Anyway, thanks for the analysis. Unlike Xtriage, SFCHECK actually did indicate potential twinning and indeed when you treat the data as such, REFMAC reproduces the reported R-factors. At the same time REFMAC warns for potential symmetry problems:

//
    ****                Filtering out small twin domains, step 1                ****

 Twin operators with Rmerge >    0.44000000      will be removed

Symmetry operator -K, -H, -L : R_merge =0.445: Twin is unlikely
Symmetry operator  K,  H, -L : R_merge =0.464: Twin is unlikely
Symmetry operator -H, -K,  L : R_merge =0.019: twin or higher symmetry

--------------------------------------------------------------------------------------------------------------

    ****                Filtering out small twin domains, step 2                ****

 Twin domains with fraction <   7.00000003E-02  are removed

    ****              Twin operators with estimated twin fractions              ****

Twin operator:  H,  K,  L: Fraction = 0.500; Equivalent operators:  K, -H-K,  L; -H-K,  H,  L
Twin operator: -H, -K,  L: Fraction = 0.500; Equivalent operators: -K,  H+K,  L;  H+K, -H,  L
--------------------------------------------------------------------------------------------------------------
//
So there was a warning that something was wrong, but it is easily overlooked. I guess in PDB_REDO we should forward such warnings more clearly to the user. Of course, there were enough other red flags. The WHAT_CHECK Z-scores were off the chart (literally in our boxplots). At the same time the R-factors were high, but not outliers, which is suspicious for a model of this quality. 

Anyway, even though the allure of twin treatment and the resulting R-factors helped the depositors to delude themselves, the problem should have been intercepted in refereeing/editing. Lots of things went wrong here and the discussion on Gerard's very good catch gave an educational post-mortem analysis. Let's hope that this type of discussion is not needed again soon.

Cheers,
Robbie

P.S. I wonder what Zanuda says about this dataset.







I'd be interested to see what Zanuda does with this dataset. 

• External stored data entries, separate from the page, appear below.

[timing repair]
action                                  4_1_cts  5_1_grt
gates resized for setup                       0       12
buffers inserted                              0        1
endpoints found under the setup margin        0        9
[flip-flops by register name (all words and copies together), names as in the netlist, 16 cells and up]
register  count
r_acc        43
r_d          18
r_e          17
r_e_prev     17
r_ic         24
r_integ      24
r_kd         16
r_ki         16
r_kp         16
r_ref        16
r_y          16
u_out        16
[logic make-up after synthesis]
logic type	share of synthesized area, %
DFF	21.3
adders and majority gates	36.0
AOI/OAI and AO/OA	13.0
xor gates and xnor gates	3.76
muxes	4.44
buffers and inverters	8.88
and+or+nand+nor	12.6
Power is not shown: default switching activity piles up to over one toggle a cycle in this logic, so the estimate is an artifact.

> I was running into similar cases where published statistics did not
> match re-calculated one by a large margin quite regularly. Some years later I
> summarized some of the findings in this piece of text (which is, admittedly,
> not a complete list of all issues!):
> https://www.phenix-online.org/papers/he5476_reprint.pdf
> To give credits, others did similar exercises around that time too.
> 
> Regarding 5gnn.. Here is what I tried inspired by your email! Step-by-step:
> 
> 1) Get files from PDB
> 
> phenix.fetch_pdb 5gnn --mtz
> 
> 2) Get initial idea about data quality
> 
> phenix.xtriage 5gnn.mtz
> 
> Clearly there are some issues there... but no, no twinning as reflections
> statistics suggests:
> 
>   <I^2>/<I>^2 : 2.034  (untwinned: 2.0, perfect twin: 1.5)
>   <F>^2/<F^2> : 0.796  (untwinned: 0.785, perfect twin: 0.885)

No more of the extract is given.